Harold Alexander was a competent saxophonist and dynamic flutist whose early and mid-'70s albums for Flying Dutchman and Atlantic blended originals, soul/jazz and R&B effectively. Alexander recorded three albums (including a live ‘Montreux Jazz Festival' record in 1972) and contributed to various other recordings during his career. After a very brief period of recording music, from about 1967 to 1974, Alexander disappeared from the music scene. He is alleged to have commented on the music industry by saying: "Most people don't know what happened to me...I guess they think I'm gone. They didn't kill my spirit, but they killed my desire to share."
Before his removal from the scene of recorded music, Alexander provided the world with some incredibly funky jazz fusion tracks with a distinct otherworldly craziness. His most recognized LP is 1971's Sunshine Man, on Flying Dutchman Records. On that album, the most sought after groove is the straight up banger "Mama Soul," which features insane scatting over a delicious funky flute and organ driven beat. An immaculate six minutes of mental vocals and Alexander's flute doing exactly what the vocals are doing. It comes as no surprise that "Mama Soul" was sampled multiple times by artists from Blackalicious to DJ Shadow.
Another highlight (one of the many on this album) is the adept double beat from iconic drummer Bernard ‘Pretty' Purdie (husband to Aretha Franklin and known for his work with Isaac Hayes, Cat Stevens, B.B. King and Joe Cocker) who is delivering some of the most tight and wicked drum-skills known to man. Bass duties here are filled by another icon: the award winning Richard Davies (known for his work with Miles Davis, Bruce Springsteen, Van Morrison, Frank Sinatra and Leonard Bernstein). Production was handled by industry veteran Bob Thiele who produced and arranged countless albums from the likes of Art Blakey, Duke Ellington, Louis Armstrong, Quincy Jones, John (and Alice) Coltrane and Gil Scott-Heron.

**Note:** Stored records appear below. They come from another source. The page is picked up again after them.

### src/core/dcfi_unused_placeholder_none.sv
`default_nettype none
`default_nettype wire

### src/core/dcfi_pkg.sv
`default_nettype none
package dcfi_pkg;

  // Converter code word layout
  localparam int        CODE_W     = 12;
  localparam int        WORD_W     = 16;
  localparam int        LEVEL_W    = 13;
  localparam logic [11:0] CODE_MID = 12'h800;

  // APB register byte addresses
  localparam logic [7:0] ADDR_CONFIG_REG_ONE   = 8'h00;
  localparam logic [7:0] ADDR_CONFIG_REG_TWO   = 8'h04;
  localparam logic [7:0] ADDR_CONFIG_REG_THREE   = 8'h08;
  localparam logic [7:0] ADDR_CNTCMD = 8'h0C;
  localparam logic [7:0] ADDR_CNT1LD = 8'h10;
  localparam logic [7:0] ADDR_IRQ1CL = 8'h14;
  localparam logic [7:0] ADDR_IRQ2CL = 8'h18;
  localparam logic [7:0] ADDR_DMATCL = 8'h1C;
  localparam logic [7:0] ADDR_QCLR   = 8'h20;
  localparam logic [7:0] ADDR_STATUS = 8'h24;
  localparam logic [7:0] ADDR_CODE0  = 8'h40;
  localparam int         ADDR_LSB    = 2;

  // Field layouts and reset values
  localparam logic [15:0] CFG_RESET     = 16'h0000;
  localparam logic [15:0] CONFIG_REG_ONE_IRQ_MASK = 16'h00F0;
  localparam logic [15:0] CONFIG_REG_ONE_DMA_MASK = 16'h0300;
  localparam int          CONFIG_REG_THREE_DIO_BIT  = 0;
  localparam int          CONFIG_REG_THREE_CAL_BIT  = 1;
  localparam int          CMD_SEL_HI    = 7;
  localparam int          CMD_SEL_LO    = 6;
  localparam int          CMD_MODE_HI   = 3;
  localparam int          CMD_MODE_LO   = 1;
  localparam logic [2:0]  MODE_LOW_OUT  = 3'h0;
  localparam int          NUM_CNT       = 3;

  // Register selector
  typedef enum logic [3:0] {
    SEL_CONFIG_REG_ONE   = 4'h0,
    SEL_CONFIG_REG_TWO   = 4'h1,
    SEL_CONFIG_REG_THREE   = 4'h2,
    SEL_CNTCMD = 4'h3,
    SEL_CNT1LD = 4'h4,
    SEL_IRQ1CL = 4'h5,
    SEL_IRQ2CL = 4'h6,
    SEL_DMATCL = 4'h7,
    SEL_QCLR   = 4'h8,
    SEL_STATUS = 4'h9,
    SEL_CODE   = 4'hA,
    SEL_NONE   = 4'hF
  } dcfi_sel_t;

  // APB request and answer
  typedef struct packed {
    logic        psel;
    logic        penable;
    logic        pwrite;
    logic [7:0]  paddr;
    logic [31:0] pwdata;
  } dcfi_apb_req_t;

  typedef struct packed {
    logic [31:0] prdata;
    logic        pready;
    logic        pslverr;
  } dcfi_apb_rsp_t;

  // Strobes toward the rest of the board
  typedef struct packed {
    logic queueClear;
    logic irqOneClear;
    logic irqTwoClear;
    logic dmaTcClear;
  } dcfi_strobe_t;

endpackage
`default_nettype wire

### src/core/dcfi_chan.sv
`default_nettype none
module dcfi_chan
(
  // Clock and reset
  input  wire logic                              sys_clk,
  input  wire logic                              rst_n,
  // Code and format
  input  wire logic [dcfi_pkg::CODE_W-1:0]       code,
  input  wire logic                              twosComp,
  input  wire logic                              bipolar,
  // Level in reference steps
  output logic signed [dcfi_pkg::LEVEL_W-1:0]    level
);

  typedef struct packed {
    logic signed [dcfi_pkg::LEVEL_W-1:0] level;
  } dcfi_chan_st_t;

  dcfi_chan_st_t st_q;
  dcfi_chan_st_t st_d;

  localparam logic [dcfi_pkg::LEVEL_W-1:0] MID13 = {1'b0, dcfi_pkg::CODE_MID};

  // Map the 12-bit code onto a signed step count
  always_comb
  begin
    st_d = st_q;
    if (!bipolar)
    begin
      // Unipolar: step is ref/4096; two's complement recentred on mid-scale
      st_d.level = twosComp ? {1'b0, ~code[11], code[10:0]} : {1'b0, code};
    end
    else if (twosComp)
    begin
      st_d.level = {code[11], code};
    end
    else
    begin
      st_d.level = {1'b0, code} - MID13;
    end
  end

  // State register
  always_ff @(posedge sys_clk)
  begin
    if (!rst_n)
      st_q <= '0;
    else
      st_q <= st_d;
  end

  assign level = st_q.level;
endmodule
`default_nettype wire

### src/core/dcfi_core.sv
`default_nettype none
// Operation
// Two's complement upper bits copy code MSB
// Host writes zero upper bits in binary
// Code field bits 11:0, unsigned or signed
// Unipolar: zero code zero, step ref/4096
// Bipolar binary: offset, 2048 is zero
// Bipolar two's complement: signed code direct
// Writes replace whole register, no readback
// Host keeps shadow copies of registers
// Power-up clears all three config registers
// Power-up loads mid-scale into every channel
// Host init: config, counter command writes
// Host init: queue clear, clears, config
// After init: queue empty, irq/DMA off
// After init: lines hi-Z, cal off, counters high
// Reading queue clear empties the queue
module dcfi_core
#(
  parameter int NCH = 10
)
(
  // Clock and reset
  input  wire logic                                            sys_clk,
  input  wire logic                                            rst_n,
  // APB slave
  input  wire dcfi_pkg::dcfi_apb_req_t                         apbReq,
  output dcfi_pkg::dcfi_apb_rsp_t                              apbRsp,
  // Polarity straps per channel, from pins
  input  wire logic [NCH-1:0]                                  bipolarPin,
  // Converter levels
  output logic signed [NCH-1:0][dcfi_pkg::LEVEL_W-1:0]         dacLevel,
  // Board control
  output var logic                                             irqEnable,
  output var logic                                             dmaEnable,
  output var logic                                             dioOutEn_n,
  output var logic                                             calEnable,
  output var logic                                             counterOneOut,
  output var logic                                             counterTwoOut,
  output var dcfi_pkg::dcfi_strobe_t                           strobes
);

  ////////////////////////////////////////////////////////////////////////////
  // State

  typedef struct packed {
    logic [15:0]                              config_reg_one;
    logic [15:0]                              config_reg_two;
    logic [15:0]                              config_reg_three;
    logic [NCH-1:0][dcfi_pkg::CODE_W-1:0]     code;
    logic [dcfi_pkg::NUM_CNT-1:0]             cntOut;
    logic [7:0]                               cnt1Load;
    logic [NCH-1:0]                           sync1;
    logic [NCH-1:0]                           sync2;
    logic [NCH-1:0]                           sync3;
    logic [NCH-1:0]                           bipolar;
    logic                                     irqEn;
    logic                                     dmaEn;
    logic                                     dioOe_n;
    logic                                     calEn;
    dcfi_pkg::dcfi_strobe_t                   strobe;
    dcfi_pkg::dcfi_apb_rsp_t                  rsp;
  } dcfi_core_st_t;

  dcfi_core_st_t st_q;
  dcfi_core_st_t st_d;

  localparam logic [7:0] CODE_SPAN = 8'(NCH << dcfi_pkg::ADDR_LSB);

  ////////////////////////////////////////////////////////////////////////////
  // Address decode

  function automatic dcfi_pkg::dcfi_sel_t decode(input logic [7:0] a);
    dcfi_pkg::dcfi_sel_t s;
    s = dcfi_pkg::SEL_NONE;
    case (a)
      dcfi_pkg::ADDR_CONFIG_REG_ONE:   s = dcfi_pkg::SEL_CONFIG_REG_ONE;
      dcfi_pkg::ADDR_CONFIG_REG_TWO:   s = dcfi_pkg::SEL_CONFIG_REG_TWO;
      dcfi_pkg::ADDR_CONFIG_REG_THREE:   s = dcfi_pkg::SEL_CONFIG_REG_THREE;
      dcfi_pkg::ADDR_CNTCMD: s = dcfi_pkg::SEL_CNTCMD;
      dcfi_pkg::ADDR_CNT1LD: s = dcfi_pkg::SEL_CNT1LD;
      dcfi_pkg::ADDR_IRQ1CL: s = dcfi_pkg::SEL_IRQ1CL;
      dcfi_pkg::ADDR_IRQ2CL: s = dcfi_pkg::SEL_IRQ2CL;
      dcfi_pkg::ADDR_DMATCL: s = dcfi_pkg::SEL_DMATCL;
      dcfi_pkg::ADDR_QCLR:   s = dcfi_pkg::SEL_QCLR;
      dcfi_pkg::ADDR_STATUS: s = dcfi_pkg::SEL_STATUS;
      default:
      begin
        if (a >= dcfi_pkg::ADDR_CODE0 && a < dcfi_pkg::ADDR_CODE0 + CODE_SPAN && a[1:0] == 2'h0)
          s = dcfi_pkg::SEL_CODE;
      end
    endcase
    return s;
  endfunction

  ////////////////////////////////////////////////////////////////////////////
  // Next state

  dcfi_pkg::dcfi_sel_t sel;
  logic                access;
  logic                commit;
  logic [7:0]          chIdx;
  logic [1:0]          cntSel;

  assign sel    = decode(apbReq.paddr);
  assign access = apbReq.psel && apbReq.penable && !st_q.rsp.pready;
  assign commit = apbReq.psel && apbReq.penable && st_q.rsp.pready;
  assign chIdx  = (apbReq.paddr - dcfi_pkg::ADDR_CODE0) >> dcfi_pkg::ADDR_LSB;
  assign cntSel = apbReq.pwdata[dcfi_pkg::CMD_SEL_HI:dcfi_pkg::CMD_SEL_LO];

  always_comb
  begin
    st_d = st_q;
    st_d.strobe = '0;

    // Pin straps: three flops, a change counts once stages two and three agree
    st_d.sync1 = bipolarPin;
    st_d.sync2 = st_q.sync1;
    st_d.sync3 = st_q.sync2;
    for (int i = 0; i < NCH; i++)
    begin
      if (st_q.sync2[i] == st_q.sync3[i])
        st_d.bipolar[i] = st_q.sync3[i];
    end

    // APB: one wait cycle, answer in the second access cycle
    st_d.rsp.pready  = access;
    st_d.rsp.prdata  = '0;
    st_d.rsp.pslverr = access && sel == dcfi_pkg::SEL_NONE;
    if (access && !apbReq.pwrite && sel == dcfi_pkg::SEL_STATUS)
    begin
      // Only status reads back; write-only registers return zero
      st_d.rsp.prdata = 32'({st_q.bipolar, st_q.cntOut});
    end

    // Writes take effect on the edge that completes the transfer
    if (commit && apbReq.pwrite)
    begin
      case (sel)
        dcfi_pkg::SEL_CONFIG_REG_ONE:   st_d.config_reg_one = apbReq.pwdata[15:0];
        dcfi_pkg::SEL_CONFIG_REG_TWO:   st_d.config_reg_two = apbReq.pwdata[15:0];
        dcfi_pkg::SEL_CONFIG_REG_THREE:   st_d.config_reg_three = apbReq.pwdata[15:0];
        dcfi_pkg::SEL_CNTCMD:
        begin
          // A command word sets the addressed counter output to its idle level
          if (cntSel < 2'(dcfi_pkg::NUM_CNT))
            st_d.cntOut[cntSel] = apbReq.pwdata[dcfi_pkg::CMD_MODE_HI:dcfi_pkg::CMD_MODE_LO]
                                  != dcfi_pkg::MODE_LOW_OUT;
        end
        dcfi_pkg::SEL_CNT1LD: st_d.cnt1Load = apbReq.pwdata[7:0];
        dcfi_pkg::SEL_IRQ1CL: st_d.strobe.irqOneClear = 1'b1;
        dcfi_pkg::SEL_IRQ2CL: st_d.strobe.irqTwoClear = 1'b1;
        dcfi_pkg::SEL_DMATCL: st_d.strobe.dmaTcClear = 1'b1;
        dcfi_pkg::SEL_CODE:
        begin
          // Upper four bits are sign copies or zero; only the code is kept
          if (chIdx < 8'(NCH))
            st_d.code[chIdx[3:0]] = apbReq.pwdata[dcfi_pkg::CODE_W-1:0];
        end
        default: ;
      endcase
    end

    // Reading the queue clear register empties the sample queue
    if (commit && !apbReq.pwrite && sel == dcfi_pkg::SEL_QCLR)
      st_d.strobe.queueClear = 1'b1;

    // Control levels follow the new configuration in the same edge
    st_d.irqEn   = |(st_d.config_reg_one & dcfi_pkg::CONFIG_REG_ONE_IRQ_MASK);
    st_d.dmaEn   = |(st_d.config_reg_one & dcfi_pkg::CONFIG_REG_ONE_DMA_MASK);
    st_d.dioOe_n = !st_d.config_reg_three[dcfi_pkg::CONFIG_REG_THREE_DIO_BIT];
    st_d.calEn   = st_d.config_reg_three[dcfi_pkg::CONFIG_REG_THREE_CAL_BIT];
  end

  ////////////////////////////////////////////////////////////////////////////
  // State register

  // Reset clears configuration and loads mid-scale codes
  always_ff @(posedge sys_clk)
  begin
    if (!rst_n)
    begin
      st_q         <= '0;
      st_q.config_reg_one    <= dcfi_pkg::CFG_RESET;
      st_q.config_reg_two    <= dcfi_pkg::CFG_RESET;
      st_q.config_reg_three    <= dcfi_pkg::CFG_RESET;
      st_q.code    <= {NCH{dcfi_pkg::CODE_MID}};
      st_q.cntOut  <= '1;
      st_q.dioOe_n <= 1'b1;
    end
    else
    begin
      st_q <= st_d;
    end
  end

  ////////////////////////////////////////////////////////////////////////////
  // Channel converters

  generate
    for (genvar g = 0; g < NCH; g++)
    begin : gChan
      dcfi_chan uChan
      (
        .sys_clk  (sys_clk),
        .rst_n    (rst_n),
        .code     (st_q.code[g]),
        .twosComp (st_q.config_reg_two[g]),
        .bipolar  (st_q.bipolar[g]),
        .level    (dacLevel[g])
      );
    end
  endgenerate

  ////////////////////////////////////////////////////////////////////////////
  // Outputs

  assign apbRsp        = st_q.rsp;
  assign irqEnable     = st_q.irqEn;
  assign dmaEnable     = st_q.dmaEn;
  assign dioOutEn_n    = st_q.dioOe_n;
  assign calEnable     = st_q.calEn;
  assign counterOneOut = st_q.cntOut[1];
  assign counterTwoOut = st_q.cntOut[2];
  assign strobes       = st_q.strobe;

  logic wrDone;
  logic rdDone;
  assign wrDone = commit && apbReq.pwrite;
  assign rdDone = commit && !apbReq.pwrite;
endmodule
`default_nettype wire

### config.mk
export PLATFORM = sky130hd
export DESIGN_NAME = dcfi_core
export DESIGN_NICKNAME = d
export VERILOG_FILES = /design/src/core/dcfi_unused_placeholder_none.sv /design/src/core/dcfi_pkg.sv /design/src/core/dcfi_chan.sv /design/src/core/dcfi_core.sv
export SDC_FILE = /design/constraint.sdc
export NUM_CORES = 1
export LEC_CHECK = 0
export BUFFER_PORTS_ARGS = -buffer_cell sky130_fd_sc_hd__buf_2
export CAP_MARGIN = 20
export CORE_MARGIN = 3
export CORE_UTILIZATION = 55
export CTS_CLUSTER_DIAMETER = 200
export DETAILED_ROUTE_END_ITERATION = 12
export PLACE_DENSITY = 0.8
export RECOVER_POWER = 100
export SLEW_MARGIN = 20
export SYNTH_ARGS = -nofsm -noshare
export SYNTH_HDL_FRONTEND = slang
export SYNTH_HIERARCHICAL = 1
export SYNTH_SLANG_ARGS = --single-unit
### constraint.sdc
create_clock -name sys_clk -period 2.5 [get_ports sys_clk]
set_input_delay 0.125 -clock sys_clk [delete_from_list [all_inputs] [get_ports sys_clk]]
set_output_delay 0.125 -clock sys_clk [all_outputs]
set_load 0.02 [all_outputs]
==> impl_metrics.yaml, run 1 <==
status:
  status: "completed"
logic_synthesis:
  synth_edf_count: 0
  syn_inst: 1032
  ys_seq_area_share_pct: 59.9
  synth_ff_type: "dfxtp_1"
  synth_area_sq_mm: 0.0111
  yosysTopAreaCell: "dfxtp_1"
  avgSynthCellArea_sq_um: 10.8
  synth_most_common_cell: "dfxtp_1"
  synth.area.top_cells: "dfxtp_1 (60%), mux2i_1 (14%), and2_1 (7.9%)"
  yosys.area.top_type_share_pct: 59.9
  ys_warn_count: 6
  ys_ff_latch: 333
  synthTopCellsByCount: "dfxtp_1 (333), nand2_1 (160), mux2i_1 (152), and2_1 (141), buf_4 (42)"
  async_flop_share_pct: 0
  yosysUniqueCellTypes: 36
cells_and_area:
  fin_nets: 1277
  drive_gt1_share_pct: 7.33
  instances_no_fill: 1506
  n_antenna_cell: 0
  fillerInstances: 1586
  final_area_sq_mm: 0.0131
  utilization_pct: 66.7
  areaGrowthSynthToFinish_pct: 17.8
routing:
  drc: 0
  wirelength_microns: 23200
  vias: 7382
  drt_iter0_markers: 375
  ant_nets: 0
  via_per_inst: 4.90
  first_pass_iters: 4
  detail_route.wl_per_cell_microns: 15.4
setup_path:
  crit_end: "counterTwoOut"
  cp-start-kind: "input port"
  max_stage_delay_ps: 660
  r2r_cells: 4
  rr_endpoint: "st_q[208]"
  arrival_ps: 2590
  r2r_start: "apbRsp[1]"
  cp_num_buf_inv: 4
  cp.required_ps: 2920
  crit_fanout: 41
  worstSetupPathType: "in -> reg"
  r2r_setup_slack_ps: 450
  end_kind: "register"
  critPathMostFrequentCell: "dlygate4sd3_1"
  crit_slowest_cell: "dlygate4sd3_1"
  critical_path.cell_chain: "dlygate4sd3_1 -> buf_6 -> clkinv_1 -> nor4_1 -> dlygate4sd3_1 -> mux2i_1"
  worst-path-stages: 6
  cpLargestDelayFamily: "buffers and inverters"
  cp-startpoint: "rst_n"
placed_design:
  globalplace.congestion: 0.805
  placed_area_sq_mm: 0.0121
  hpwl_microns: 14800
  portBuffers: 189
  placed_cells: 1423
  pre_cts_ws_ps: 493
clock_tree:
  clockRootBuffer: "clkbuf_16"
  numCtsBuffers: 31
  clock_latency_ps: 550
  cts_tree: "done"
  path_clk_slew_ps: 60
  clkSinkCount: 333
  h-tree-depth: 1
  cts_max_path_buffers: 3
floorplanning:
  initial_core_util_pct: 56.6
  dieArea_sq_mm: 0.0220
  rows: 51
  core_sq_mm: 0.0197
  die_width_microns: 148
  die_h_microns: 148
  top_level_ports: 229
power_and_ir_drop:
  p_leak_nw: 5.80
  peakVddDrop_mv: 0.498
  power_density_mw_per_mm2: 775
  p_total_mw: 10.2
grt:
  grt_pass1_wl_microns: 36400
  grt_use_total_pct: 20.4
  grt_max_degree: 159
  antenna_found_initial: 0
  busiest_layer: "met2"
  grt-ovfl-total: 0
  use_met2_pct: 35.8
  grt_pass1_vias: 7160
  met3_usage_pct: 3.84
  grt_use_met1_pct: 25.9
sta:
  period_share_pct: 86.9
  tns_ps: 0
  worstMarginPinSlew_ps: 1360
  holdWs_ps: 12.2
  setup_slack_ps: 328
  rsz0062_at_grt: "no"
  slew_headroom_pct: 9.47
  fin_worst_skew_ps: 21.6
  setup_violations: 0
  slew_violations: 0
  clock.fmax_ghz: 0.460
  layout_min_cycle_time_ps: 2170
  final-hold-violation-count: 0
worst_hold_path:
  worstHoldPathCells: 4
  hp-class: "in -> reg"
job:
  cap_viol_max_count: 0
==> cell families (layout without fill, tap and decap cells) <==
logic type | Yosys count | after routing | synth area share (%)
other | 1 | 19 | 0.0337
buffers and inverters | 112 | 303 | 5.42
flip-flops | 333 | 333 | 59.9
AO/OA/AOI/OAI | 27 | 27 | 1.36
multiplexers | 153 | 153 | 13.8
XOR/XNOR | 10 | 10 | 0.787
AND/OR/NAND/NOR | 396 | 396 | 18.7
==> worst min-delay path by stage <==
stage | startpoint | to | slack, ps
after global placement | bipolarPin[3] | st_d[65] | 330
final | apbReq[33] | strobes[0] | 10
after CTS | apbReq[33] | apbRsp[0] | 2
after global routing | apbReq[39] | strobes[0] | 30
after detailed placement | bipolarPin[2] | st_d[64] | 330
after floorplan | rst_n | gChan[0].uChan/level[4] | 250
==> cell usage in the layout, fill, tap and decap left out, types with 14 or more instances in the layout <==
master	count
dfxtp_1	333
clkbuf_1	172
nand2_1	160
mux2i_1	152
and2_1	80
and2_0	61
clkbuf_16	31
buf_2	31
dlygate4sd3_1	30
nor2_1	19
conb_1	19
nand4_1	16
nor3_1	14
==> layout make-up <==
cell class,instances,area (sq um),area share [%]
clock buffer,45,878,6.70
timing repair buffer,237,1160,8.88
clock inverter,7,96.3,0.735
multi-input combinational,605,3920,29.9
tap,265,332,2.53
sequential,333,6670,50.9
inverter,14,52.6,0.401
==> report_power, final <==
part	total, mW	internal (mW)	switching, mW	leakage (nW)
combinational	0.313	0.0888	0.224	2.63
sequential	5.35	5.34	0.0111	2.69
clock	4.50	2.63	1.87	0.478
==> state kept, by name (all words and copies together), names as in the netlist <==
name / count
apbRsp: 15
counterOneOut: 1
counterTwoOut: 1
dioOutEn_n: 1
dmaEnable: 1
gChan.uChan/level: 130
irqEnable: 1
st_d: 20
st_q: 159
strobes: 4
==> tightest hold or removal path, cell delays in order <==
cell     delay (ps)
buf_2           150
nor4_4           70
o21ai_0          90
nor3b_1          60
==> routing by layer <==
layer | wire length, microns | vias up
li1 | - | 3665
met3 | 1330 | 52
met2 | 11200 | 222
met5 | 0 | -
met4 | 574 | 0
met1 | 10100 | 3443
==> timing repair <==
item / in CTS / in global routing
hold buffers: 30 / 0
buffers inserted: 0 / 1
hold endpoints to repair: 52 / 0
gates resized for setup: 0 / 0
setup endpoints to repair: 0 / 1
(Power assumes the default switching activity.)
==> run 2: changes to the inputs <==
Settings changed: CORE_UTILIZATION 55 to 54, PLACE_DENSITY 0.8 to 0.79, SETUP_SLACK_MARGIN set to 0.5.
Clock period 2.5 ns to 2 ns, I/O delays scaled along.
==> run 2 against run 1 <==
  * Die area increased by 1.8%
  * Sequential share of layout area decreased by 1.5 points
  * Combinational power increased by 37%
  * Final area increased by 3.2%
  * Global-route usage increased by 0.28 points
  * First-iteration DRC count increased by 31%
  * Wire length increased by 4.4%
  * Non-clock buffer count increased by 35
  * Critical path type unchanged
  * Critical endpoint is now dioOutEn_n
  * Largest cell class unchanged
==> impl_metrics.yaml, run 2 (synthesized netlist as in run 1, its figures left out) <==
routing:
  drc: 0
  drt_iter0_markers: 493
  wirelength_microns: 24200
  vias: 7580
  first_pass_iters: 4
  detail_route.wl_per_cell_microns: 15.6
  ant_nets: 0
  via_per_inst: 4.91
sta:
  final-hold-violation-count: 0
  worstMarginPinSlew_ps: 1410
  fin_worst_skew_ps: 17.6
  clock.fmax_ghz: 0.594
  tns_ps: 0
  layout_min_cycle_time_ps: 1680
  setup_violations: 0
  slew_headroom_pct: 5.69
  rsz0062_at_grt: "no"
  period_share_pct: 84.1
  slew_violations: 0
setup_path:
  r2r_setup_slack_ps: 380
  crit_end: "dioOutEn_n"
  critPathMostFrequentCell: "clkbuf_1"
  r2r_cells: 5
  crit_fanout: 3
  max_stage_delay_ps: 530
  r2r_start: "apbRsp[1]"
  critical_path.cell_chain: "dlygate4sd3_1 -> clkbuf_1 -> nor4_1 -> clkbuf_1 -> and4_1 -> mux2_2"
  rr_endpoint: "st_q[237]"
  arrival_ps: 2120
  worstSetupPathType: "in -> reg"
  cpLargestDelayFamily: "buffers and inverters"
  worst-path-stages: 6
  cp_num_buf_inv: 3
  end_kind: "register"
  cp.required_ps: 2440
  crit_slowest_cell: "dlygate4sd3_1"
  cp-startpoint: "apbReq[32]"
  cp-start-kind: "input port"
clock_tree:
  numCtsBuffers: 31
  cts_tree: "done"
  clockRootBuffer: "clkbuf_16"
  path_clk_slew_ps: 60
  h-tree-depth: 1
  clkSinkCount: 333
  cts_max_path_buffers: 3
  clock_latency_ps: 540
placed_design:
  portBuffers: 189
  hpwl_microns: 15100
  globalplace.congestion: 0.801
cells_and_area:
  final_common_cell: "dfxtp_1"
  fin_nets: 1312
  areaGrowthSynthToFinish_pct: 21.5
  n_antenna_cell: 0
  drive_gt1_share_pct: 9.61
  top_register: "st_q"
  largest_reg_flops: 159
  mostFrequentLayoutCells: "dfxtp_1 (332), clkbuf_1 (165), nand2_1 (160)"
floorplanning:
  top_level_ports: 229
  rows: 51
  dieArea_sq_mm: 0.0224
  initial_core_util_pct: 56.1
  die_h_microns: 150
  core_sq_mm: 0.0198
  die_width_microns: 150
grt:
  antenna_found_initial: 0
  grt-ovfl-total: 0
  grt_use_total_pct: 20.7
  grt_pass1_vias: 7277
  grt_max_degree: 167
  grt_pass1_wl_microns: 37200
power_and_ir_drop:
  p_total_mw: 13.1
  peakVddDrop_mv: 0.708
  power_density_mw_per_mm2: 967
  p_leak_nw: 6.03
worst_hold_path:
  hp-class: "in -> reg"
job:
  cap_viol_max_count: 0
status:
  status: "completed"
run 2: changes by cell type in the layout (fill, tap and decap cells not counted), moves of 7 or more:
cell	before	now
and2_0	61	51
and2_1	80	90
buf_4	9	26
clkbuf_1	172	165
dlygate4sd3_1	30	45
run 2: layout make-up:
cell class / instances / area [sq um]
clock buffers: 44 / 905
clock inverters: 12 / 149
fillers: 1543 / 6330
inverters: 14 / 52.6
multi-input cells: 605 / 3920
flip-flops and latches: 333 / 6670
well taps: 265 / 332
repair buffers: 272 / 1500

Harold Alexander's Sunshine Man is pure bliss, free-form jazz with hints of soul and P-funk (courtesy of Jimmy Castor collaborator Richard Landrum on the congas) to cosmic music with both profoundly spiritual and resolutely physical dimensions. Sunshine Man is that rare record that's both far-out and funky at the same time. Originally released in 1971, now available as a deluxe vinyl edition featuring the original gatefold artwork. To top it off, this reissue also comes with extensive liner notes by Harold Alexander himself.